What to produce »
Return each line of the records holding the string "only".

Provided entries »
┏━━

===== src/rtl/i2c_target_regs.sv =====
// I2C target responder with a small register file.
// A master writes a register pointer, then data bytes that land at the pointer
// with auto-increment; reads stream bytes out from the pointer the same way.
// SDA/SCL are synchronized and edge-detected on clk; clk must run >= 20x SCL.
//
// Handshake/timing contract: the bus has no valid/ready; the master owns SCL.
// SDA is sampled on the cycle an SCL rising edge is seen, and sda_oe only
// changes on the cycle after an SCL falling edge is seen, so the line is never
// moved by this block while SCL is high. reg_wr_en is a one-cycle strobe with
// reg_wr_addr/reg_wr_data valid in the same cycle; there is no back-pressure.
module i2c_target_regs #(
    parameter logic [6:0] DEV_ADDR = 7'h42,
    parameter int         NUM_REGS = 16,
    parameter int         PTR_W    = 4
) (
    input  logic             clk,
    input  logic             reset,
    input  logic             scl_in,
    input  logic             sda_in,
    output logic             sda_oe,
    output logic             scl_oe,
    input  logic [PTR_W-1:0] loc_rd_addr,
    output logic [7:0]       loc_rd_data,
    output logic             reg_wr_en,
    output logic [PTR_W-1:0] reg_wr_addr,
    output logic [7:0]       reg_wr_data,
    output logic             busy,
    output logic [3:0]       dbg_state_o
);

    typedef enum logic [3:0] {
        S_IDLE      = 4'd0,
        S_ADDR      = 4'd1,
        S_ADDR_ACK  = 4'd2,
        S_PTR       = 4'd3,
        S_PTR_ACK   = 4'd4,
        S_WR_DATA   = 4'd5,
        S_WR_ACK    = 4'd6,
        S_RD_DATA   = 4'd7,
        S_RD_ACK    = 4'd8,
        S_WAIT_STOP = 4'd9
    } state_t;

    // Synchronizer and history flops
    logic scl_s1_q, scl_s2_q, scl_h_q;
    logic sda_s1_q, sda_s2_q, sda_h_q;

    // Protocol state
    state_t           state_q;
    logic [2:0]       bitcnt_q;
    logic [7:0]       shreg_q;
    logic [PTR_W-1:0] ptr_q;
    logic             rw_q;
    logic             ack_drv_q;
    logic             mack_q;
    logic             fall_q;
    logic             sda_oe_q;
    logic             busy_q;
    logic             wr_en_q;
    logic [PTR_W-1:0] wr_addr_q;
    logic [7:0]       wr_data_q;
    logic [7:0]       regs_q [NUM_REGS];

    // Edge and bus-condition decode
    logic       scl_rise, scl_fall, scl_edge;
    logic       sda_rise, sda_fall;
    logic       start_det, stop_det;
    logic [7:0] rx_byte_d;
    logic [7:0] rd_byte_d;
    logic       addr_match;

    assign scl_rise  = scl_s2_q & ~scl_h_q;
    assign scl_fall  = ~scl_s2_q & scl_h_q;
    assign scl_edge  = scl_rise | scl_fall;
    assign sda_rise  = sda_s2_q & ~sda_h_q;
    assign sda_fall  = ~sda_s2_q & sda_h_q;
    // SCL must be steadily high; a simultaneous SCL edge makes it a data bit.
    assign start_det = sda_fall & scl_s2_q & ~scl_edge;
    assign stop_det  = sda_rise & scl_s2_q & ~scl_edge;

    assign rx_byte_d  = {shreg_q[6:0], sda_s2_q};
    assign rd_byte_d  = regs_q[ptr_q];
    assign addr_match = (rx_byte_d[7:1] == DEV_ADDR) && (rx_byte_d[7:1] != 7'h00);

    assign sda_oe      = sda_oe_q;
    assign scl_oe      = 1'b0;
    assign loc_rd_data = regs_q[loc_rd_addr];
    assign reg_wr_en   = wr_en_q;
    assign reg_wr_addr = wr_addr_q;
    assign reg_wr_data = wr_data_q;
    assign busy        = busy_q;
    assign dbg_state_o = state_q;

    // Two-flop synchronizers plus a history flop for edge detection
    always_ff @(posedge clk) begin
        if (reset) begin
            scl_s1_q <= 1'b1;
            scl_s2_q <= 1'b1;
            scl_h_q  <= 1'b1;
            sda_s1_q <= 1'b1;
            sda_s2_q <= 1'b1;
            sda_h_q  <= 1'b1;
            fall_q   <= 1'b0;
        end else begin
            scl_s1_q <= scl_in;
            scl_s2_q <= scl_s1_q;
            scl_h_q  <= scl_s2_q;
            sda_s1_q <= sda_in;
            sda_s2_q <= sda_s1_q;
            sda_h_q  <= sda_s2_q;
            fall_q   <= scl_fall;
        end
    end

    // Protocol FSM, register file and registered outputs
    always_ff @(posedge clk) begin
        if (reset) begin
            state_q   <= S_IDLE;
            bitcnt_q  <= 3'd0;
            shreg_q   <= 8'h00;
            ptr_q     <= '0;
            rw_q      <= 1'b0;
            ack_drv_q <= 1'b0;
            mack_q    <= 1'b0;
            sda_oe_q  <= 1'b0;
            busy_q    <= 1'b0;
            wr_en_q   <= 1'b0;
            wr_addr_q <= '0;
            wr_data_q <= 8'h00;
            for (int i = 0; i < NUM_REGS; i++) begin
                regs_q[i] <= 8'h00;
            end
        end else begin
            wr_en_q <= 1'b0;
            if (start_det) begin
                // START or repeated START: busy and pointer are kept
                state_q   <= S_ADDR;
                bitcnt_q  <= 3'd0;
                sda_oe_q  <= 1'b0;
                ack_drv_q <= 1'b0;
                mack_q    <= 1'b0;
            end else if (stop_det) begin
                // STOP: any partial byte is dropped
                state_q   <= S_IDLE;
                bitcnt_q  <= 3'd0;
                sda_oe_q  <= 1'b0;
                busy_q    <= 1'b0;
                ack_drv_q <= 1'b0;
                mack_q    <= 1'b0;
            end else begin
                case (state_q)
                    S_IDLE, S_WAIT_STOP: begin
                        // wait for START/STOP only
                    end
                    S_ADDR, S_PTR, S_WR_DATA: begin
                        if (scl_rise) begin
                            shreg_q  <= rx_byte_d;
                            bitcnt_q <= bitcnt_q + 3'd1;
                            if (bitcnt_q == 3'd7) begin
                                ack_drv_q <= 1'b0;
                                if (state_q == S_ADDR) begin
                                    if (addr_match) begin
                                        busy_q  <= 1'b1;
                                        rw_q    <= rx_byte_d[0];
                                        state_q <= S_ADDR_ACK;
                                    end else begin
                                        busy_q  <= 1'b0;
                                        state_q <= S_IDLE;
                                    end
                                end else if (state_q == S_PTR) begin
                                    ptr_q   <= rx_byte_d[PTR_W-1:0];
                                    state_q <= S_PTR_ACK;
                                end else begin
                                    regs_q[ptr_q] <= rx_byte_d;
                                    wr_en_q       <= 1'b1;
                                    wr_addr_q     <= ptr_q;
                                    wr_data_q     <= rx_byte_d;
                                    ptr_q         <= ptr_q + 1'b1;
                                    state_q       <= S_WR_ACK;
                                end
                            end
                        end
                    end
                    S_ADDR_ACK, S_PTR_ACK, S_WR_ACK: begin
                        // first falling edge starts the ACK, second one ends it
                        if (fall_q) begin
                            if (!ack_drv_q) begin
                                sda_oe_q  <= 1'b1;
                                ack_drv_q <= 1'b1;
                            end else begin
                                ack_drv_q <= 1'b0;
                                bitcnt_q  <= 3'd0;
                                if (state_q == S_ADDR_ACK && rw_q) begin
                                    shreg_q  <= rd_byte_d;
                                    sda_oe_q <= ~rd_byte_d[7];
                                    ptr_q    <= ptr_q + 1'b1;
                                    state_q  <= S_RD_DATA;
                                end else begin
                                    sda_oe_q <= 1'b0;
                                    state_q  <= (state_q == S_ADDR_ACK) ? S_PTR : S_WR_DATA;
                                end
                            end
                        end
                    end
                    S_RD_DATA: begin
                        // bit 7 went out on entry; each fall presents the next bit
                        if (fall_q) begin
                            if (bitcnt_q == 3'd7) begin
                                sda_oe_q <= 1'b0;
                                bitcnt_q <= 3'd0;
                                mack_q   <= 1'b0;
                                state_q  <= S_RD_ACK;
                            end else begin
                                sda_oe_q <= ~shreg_q[6];
                                shreg_q  <= {shreg_q[6:0], 1'b0};
                                bitcnt_q <= bitcnt_q + 3'd1;
                            end
                        end
                    end
                    S_RD_ACK: begin
                        if (scl_rise) begin
                            if (sda_s2_q) begin
                                state_q <= S_WAIT_STOP;
                            end else begin
                                mack_q <= 1'b1;
                            end
                        end else if (fall_q && mack_q) begin
                            mack_q   <= 1'b0;
                            bitcnt_q <= 3'd0;
                            shreg_q  <= rd_byte_d;
                            sda_oe_q <= ~rd_byte_d[7];
                            ptr_q    <= ptr_q + 1'b1;
                            state_q  <= S_RD_DATA;
                        end
                    end
                    default: begin
                        state_q  <= S_IDLE;
                        sda_oe_q <= 1'b0;
                    end
                endcase
            end
        end
    end

endmodule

┗━━

Solution »
// SDA is sampled on the cycle an SCL rising edge is seen, and sda_oe only
                        // wait for START/STOP only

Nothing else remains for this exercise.